• Press Release

#360Syria ‘Virtual Tour’ Website Reveals Devastation of Aleppo Barrel Bombing

March 14, 2016

‘If a picture is worth a thousand words, then a virtual reality experience is worth a whole book’ – Kate Allen

Amnesty International has launched a new #360Syria “virtual tour” website showing the devastation wrought by Syrian government barrel bombing of the besieged city of Aleppo.

The site, called “Fear of the Sky” (www.360Syria.com), comprises specially-created 360-degree photography, narration, sound recordings, 3-D data graphics, and videos gathered by Amnesty-trained Syrian media activists.

The WebVR site takes the viewer into Aleppo’s rubble-strewn streets for a powerful and disturbing “immersive” experience. Visitors to the “Fear of the Sky” site can navigate around full-screen “photospheres” which capture the apocalyptic scenes and sounds after barrel bombing attacks. The images also feature the brave rescue efforts of unarmed civilian volunteers – the “White Helmets” – from the Syrian Civil Defence teams.

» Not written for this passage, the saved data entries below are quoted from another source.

What follows belongs to an exercise in optimizing a design on an open flow for small area, a short achievable clock period and few clock cycles per item; a production flow would make more cautious choices. At most, simulation tests tie the RTL to the original design; equivalence was not proved. No activity file was given, so power comes from the tool's default toggle rates.

Setup of the previous run:
## mp_adder
module mp_adder (
    input  wire         iAddSub,
    input  wire         iClk,
    input  wire         iRst,
    input  wire         iStart,
    input  wire [511:0] iOpA,
    input  wire [511:0] iOpB,
    output wire [512:0] oRes,
    output wire         oDone);
Size: roughly 30000 sq um of cells after synthesis.
==> flow/config.mk <==
export PLATFORM = sky130hd
export DESIGN_NAME = mp_adder
export DESIGN_NICKNAME = mp_adder
export VERILOG_FILES = /design/flow/design.v
export SDC_FILE = /design/flow/constraint.sdc
export NUM_CORES = 4
export LEC_CHECK = 0
export CAP_MARGIN = 20
export CORE_AREA = 10 10 460 460
export DIE_AREA = 0 0 470 470
export GPL_TIMING_DRIVEN = 0
export SETUP_SLACK_MARGIN = 0.8
export SLEW_MARGIN = 20
export SYNTH_HIERARCHICAL = 1
==> flow/constraint.sdc <==
create_clock -name core_clock -period 5.0 [get_ports {iClk}]
set_input_delay 1.0000 -clock core_clock [delete_from_list [all_inputs] [get_ports {iClk}]]
set_output_delay 1.0000 -clock core_clock [all_outputs]
set_load 0.01 [all_outputs]
standard.sh (not shown) runs the stock make flow with config.mk's settings and CLKGATE_MAP_FILE= SYNTH_SCRIPT=/design/flow/synth_recipe.tcl, a recipe that flattens the netlist after the stock synthesis.
==> flow/flow/run.sh <==
#!/bin/bash
# Standard ORFS layout (the standard.sh) with three changes to how it is done:
# - buffer_ports gives every input and output port a buf_1 cell (the resizer
#   still sizes them as timing needs) instead of the cell it picks by default;
# - the ports are placed in bit order round the die edge, each bit's
#   iOpA/iOpB/oRes side by side (flow/pinorder.tcl, before place_pins);
# - before the resize step's repair_design, high-fanout nets get buffer trees
#   built from their sinks' locations (flow/pre_resize.tcl, flow/tree.tcl).
set -euo pipefail
export BUFFER_PORTS_ARGS="-buffer_cell sky130_fd_sc_hd__buf_1"
export PRE_IO_PLACEMENT_TCL="$(pwd)/flow/pinorder.tcl"
export PRE_RESIZE_TCL="$(pwd)/flow/pre_resize.tcl"
bash standard.sh > standard_flow.log 2>&1
Other scripts of this flow, unchanged in this note and not shown: flow/flow/pinorder.tcl, flow/flow/pre_resize.tcl, flow/flow/tree.tcl
Testbench counts of the previous run, summed over its fixed seeds: cycles 768, items 384.
Input changes introduced in the current run (baseline for comparison: the previous run):
--- a/flow/design.v
+++ b/flow/design.v
@@ -81,72 +81,79 @@
     input  wire         s,
     input  wire [3:0] b,
     output wire [3:0] bx);
     assign bx = b ^ {4{s}};
 endmodule
 module mpa_xor (
     input  wire [3:0] a, b,
     output wire [3:0] y);
     assign y = a ^ b;
 endmodule
-module mpa_ha (
-    input  wire [3:0] a, b,
+module mpa_pg2 (
+    input  wire s,
+    input  wire [3:0] y, a,
     output wire [3:0] p, g);
-    assign p = a ^ b;
-    assign g = a & b;
+    assign p = y ^ {4{s}};
+    assign g = a & ~p;
 endmodule
 module mpa_and (
     input  wire [3:0] a, b,
     output wire [3:0] y);
-    assign y = a & b;
+    assign y = a & ~b;
 endmodule
 module mpa_gp (
     input  wire [3:0] p, g,
     output wire        G, Pc);
     assign G  = g[3] | g[2] & p[3] | g[1] & p[2] & p[3] | g[0] & p[1] & p[2] & p[3];
     assign Pc = &p;
 endmodule
+module mpa_cla (
+    input  wire        ci,
+    input  wire [2:0] p, g,
+    output wire [2:0] c);
+    assign c[0] = ci & p[0] | g[0];
+    assign c[1] = ci & p[0] & p[1] | g[1] | g[0] & p[1];
+    assign c[2] = ci & p[0] & p[1] & p[2] | g[2] | g[1] & p[2] | g[0] & p[1] & p[2];
+endmodule
 module mpa_nd (
     input  wire gh, ph, gl, pl,
     output wire g, p);
     assign g = gh | (ph & gl);
     assign p = ph & pl;
 endmodule
 module mpa_ng (
     input  wire gh, ph, gl,
     output wire g);
     assign g = gh | (ph & gl);
 endmodule
 module mp_adder (
     input  wire         iAddSub,
     input  wire         iClk,
     input  wire         iRst,
     input  wire         iStart,
     input  wire [511:0] iOpA,
     input  wire [511:0] iOpB,
     output wire [512:0] oRes,
     output wire         oDone);
-    wire [511:0] bx, p, g, c, sum;
+    wire [511:0] bx, p, g, c, sum;   
     wire [127:0] cg, cp, cc;
     reg  [127:1] rC;      
     reg         rCout;
     reg         rDone;
     wire [127:0] ci = {rC, iAddSub};
     genvar j;
     generate for (j = 0; j < 128; j = j + 1) begin : chunk
-        mpa_bx  u_bx  (.s(iAddSub), .b(iOpB[4*j +: 4]), .bx(bx[4*j +: 4]));
-        mpa_ha  u_pg  (.a(iOpA[4*j +: 4]), .b(bx[4*j +: 4]), .p(p[4*j +: 4]), .g(g[4*j +: 4]));
+        mpa_xor u_y   (.a(iOpA[4*j +: 4]), .b(iOpB[4*j +: 4]), .y(bx[4*j +: 4]));
+        mpa_pg2 u_pg  (.s(iAddSub), .y(bx[4*j +: 4]), .a(iOpA[4*j +: 4]), .p(p[4*j +: 4]), .g(g[4*j +: 4]));
         mpa_gp  u_gp  (.p(p[4*j +: 4]), .g(g[4*j +: 4]), .G(cg[j]), .Pc(cp[j]));
         assign c[4*j] = ci[j];
-        mpa_ng  u_c1  (.gh(g[4*j+0]), .ph(p[4*j+0]), .gl(c[4*j+0]), .g(c[4*j+1]));
-        mpa_ng  u_c2  (.gh(g[4*j+1]), .ph(p[4*j+1]), .gl(c[4*j+1]), .g(c[4*j+2]));
-        mpa_ng  u_c3  (.gh(g[4*j+2]), .ph(p[4*j+2]), .gl(c[4*j+2]), .g(c[4*j+3]));
+        mpa_cla u_cla (.ci(ci[j]), .p(p[4*j +: 3]), .g(g[4*j +: 3]), .c(c[4*j+1 +: 3]));
         mpa_xor u_s   (.a(p[4*j +: 4]), .b(c[4*j +: 4]), .y(sum[4*j +: 4]));
     end endgenerate
     wire G0c;
     mpa_ng n0c (.gh(cg[0]), .ph(cp[0]), .gl(iAddSub), .g(G0c));
     wire G0;
     mpa_ng n0 (.gh(cg[1]), .ph(cp[1]), .gl(G0c), .g(G0));
     wire G1, P1;
     mpa_nd n1 (.gh(cg[3]), .ph(cp[3]), .gl(cg[2]), .pl(cp[2]), .g(G1), .p(P1));
     wire G2, P2;
     mpa_nd n2 (.gh(cg[5]), .ph(cp[5]), .gl(cg[4]), .pl(cp[4]), .g(G2), .p(P2));
Notes after the runs:
- Relative to the previous run, combined area of all synthesized cells increased by 3000 sq um in the current run.
- Fmax | the current run vs the previous run | the current run slower
- The relative contribution of combinational cells to total power number comes out lower for the previous run vs the current run.
- Per the comparison of the current run with the previous run, core utilization of the finished layout now larger, total power of the final layout now larger, area share of and/or/nand/nor cells after synthesis now larger, initial antenna violation count now smaller.
Only the layout flow was run in the current run; the RTL was not checked for function there.

## re-timing with driven ports
Ports are ideal in the flow. The routed layouts listed here were re-timed in OpenROAD. Step 1: set_driving_cell puts a clkbuf_16 on iClk and a buf_2 on each other input, an assumption about the parent block. Step 2 also shifts input and output timing later by t, the mid clock arrival at the registers, as if the neighbouring blocks saw the same clock. Slacks: no drivers / after step 1 / after step 2; pairs: no drivers / after step 1.
run | t, ns | slack for setup (ns) | worst slew at a driven data input, ns
the previous run | 0.605 | 0.843 / 0.790 / 0.272 | 0.07
the current run | 0.608 | 0.816 / 0.773 / 0.266 | 0.07
After both steps setup and hold are still met in every run listed. For the previous run, which loses most, drivers alone change the setup slack by -0.053 ns; drivers and shift together by -0.571 ns.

A narration from Syrian activist Razan Ghazzawi, now based in Leeds, explains how Aleppo has been subjected to intensive bombing by thousands of highly indiscriminate barrel bomb munitions – fuel tanks or gas cylinders packed with explosives, fuel and metal fragments – thrown out of hovering Syrian government helicopters. The #360Syria tour takes the viewer through the sights and sounds following barrel bomb attacks in several residential areas of Aleppo (Al Ansari Sharqi, Al Shaar and Tareq al-Bab), a school playground in the Saleheddine district, a market in the Boustan Al Qasr district, and the city’s main civil defence building. It also features barrel bombs scenes in other parts of Syria such as Douma and Damascus.

Amnesty has launched the #360Syria site working closely with a group of Syrian media activists from Aleppo called Lamba Media Production (http://lambaproduction.com). In the aftermath of barrel bombings and other attacks, these citizen journalists have visited various attack scenes to document the aftermath and to create a long-term body of evidence of widespread human rights violations by all sides in the conflict. Amnesty has helped train the Lamba activists in 360-degree photography, recently providing the group with RICOH THETA S 360-degree cameras to further develop the project.

The Syrian president Bashar al-Assad has claimed that government forces do not possess or use barrel bombs, though their use has been widely documented. Syrian human rights monitors say that almost 20,000 barrel bombs have killed over 8,000 civilians in the past two years alone. In a report last year, Amnesty detailed the horrific damage done by Syrian government barrel bombing of Aleppo, where scores of people a month were being killed in the attacks – with schools, hospitals, mosques and crowded market places all hit (see: www.amnesty.org.uk/press-releases/syria-pure-horror-life-aleppo-under-assads-barrel-bombing-new-report).